Problem details:
Copy out all the entries word for word.

Records shown:
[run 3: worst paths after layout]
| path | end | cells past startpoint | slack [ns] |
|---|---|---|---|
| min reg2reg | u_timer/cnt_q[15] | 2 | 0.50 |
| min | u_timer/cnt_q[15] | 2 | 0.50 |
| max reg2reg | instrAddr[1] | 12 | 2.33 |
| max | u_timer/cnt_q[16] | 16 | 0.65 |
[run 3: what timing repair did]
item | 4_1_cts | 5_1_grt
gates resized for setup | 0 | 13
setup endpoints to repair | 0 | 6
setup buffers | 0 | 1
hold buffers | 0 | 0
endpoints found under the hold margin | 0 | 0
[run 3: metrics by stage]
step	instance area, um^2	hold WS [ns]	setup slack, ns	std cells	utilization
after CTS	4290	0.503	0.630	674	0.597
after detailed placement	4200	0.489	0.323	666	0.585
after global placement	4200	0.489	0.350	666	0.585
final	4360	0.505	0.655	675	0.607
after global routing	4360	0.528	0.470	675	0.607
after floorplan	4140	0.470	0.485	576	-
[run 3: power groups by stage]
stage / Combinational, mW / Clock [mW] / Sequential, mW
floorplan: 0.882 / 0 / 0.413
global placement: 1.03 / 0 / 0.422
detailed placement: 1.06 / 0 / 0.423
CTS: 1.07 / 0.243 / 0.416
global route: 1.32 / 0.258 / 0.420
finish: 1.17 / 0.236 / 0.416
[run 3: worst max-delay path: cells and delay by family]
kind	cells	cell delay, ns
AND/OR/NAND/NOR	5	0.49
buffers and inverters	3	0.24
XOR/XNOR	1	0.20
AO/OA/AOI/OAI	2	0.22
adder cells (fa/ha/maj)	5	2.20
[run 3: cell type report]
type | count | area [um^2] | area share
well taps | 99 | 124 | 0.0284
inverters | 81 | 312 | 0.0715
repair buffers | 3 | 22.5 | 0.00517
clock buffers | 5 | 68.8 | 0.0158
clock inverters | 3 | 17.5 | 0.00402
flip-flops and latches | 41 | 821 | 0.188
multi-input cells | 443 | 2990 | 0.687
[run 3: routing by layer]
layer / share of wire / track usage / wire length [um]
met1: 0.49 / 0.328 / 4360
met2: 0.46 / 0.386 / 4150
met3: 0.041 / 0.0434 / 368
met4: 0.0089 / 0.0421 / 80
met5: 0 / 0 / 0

Task result:
[run 3: worst paths after layout]
| path | end | cells past startpoint | slack [ns] |
|---|---|---|---|
| min reg2reg | u_timer/cnt_q[15] | 2 | 0.50 |
| min | u_timer/cnt_q[15] | 2 | 0.50 |
| max reg2reg | instrAddr[1] | 12 | 2.33 |
| max | u_timer/cnt_q[16] | 16 | 0.65 |
[run 3: what timing repair did]
item | 4_1_cts | 5_1_grt
gates resized for setup | 0 | 13
setup endpoints to repair | 0 | 6
setup buffers | 0 | 1
hold buffers | 0 | 0
endpoints found under the hold margin | 0 | 0
[run 3: metrics by stage]
step	instance area, um^2	hold WS [ns]	setup slack, ns	std cells	utilization
after CTS	4290	0.503	0.630	674	0.597
after detailed placement	4200	0.489	0.323	666	0.585
after global placement	4200	0.489	0.350	666	0.585
final	4360	0.505	0.655	675	0.607
after global routing	4360	0.528	0.470	675	0.607
after floorplan	4140	0.470	0.485	576	-
[run 3: power groups by stage]
stage / Combinational, mW / Clock [mW] / Sequential, mW
floorplan: 0.882 / 0 / 0.413
global placement: 1.03 / 0 / 0.422
detailed placement: 1.06 / 0 / 0.423
CTS: 1.07 / 0.243 / 0.416
global route: 1.32 / 0.258 / 0.420
finish: 1.17 / 0.236 / 0.416
[run 3: worst max-delay path: cells and delay by family]
kind	cells	cell delay, ns
AND/OR/NAND/NOR	5	0.49
buffers and inverters	3	0.24
XOR/XNOR	1	0.20
AO/OA/AOI/OAI	2	0.22
adder cells (fa/ha/maj)	5	2.20
[run 3: cell type report]
type | count | area [um^2] | area share
well taps | 99 | 124 | 0.0284
inverters | 81 | 312 | 0.0715
repair buffers | 3 | 22.5 | 0.00517
clock buffers | 5 | 68.8 | 0.0158
clock inverters | 3 | 17.5 | 0.00402
flip-flops and latches | 41 | 821 | 0.188
multi-input cells | 443 | 2990 | 0.687
[run 3: routing by layer]
layer / share of wire / track usage / wire length [um]
met1: 0.49 / 0.328 / 4360
met2: 0.46 / 0.386 / 4150
met3: 0.041 / 0.0434 / 368
met4: 0.0089 / 0.0421 / 80
met5: 0 / 0 / 0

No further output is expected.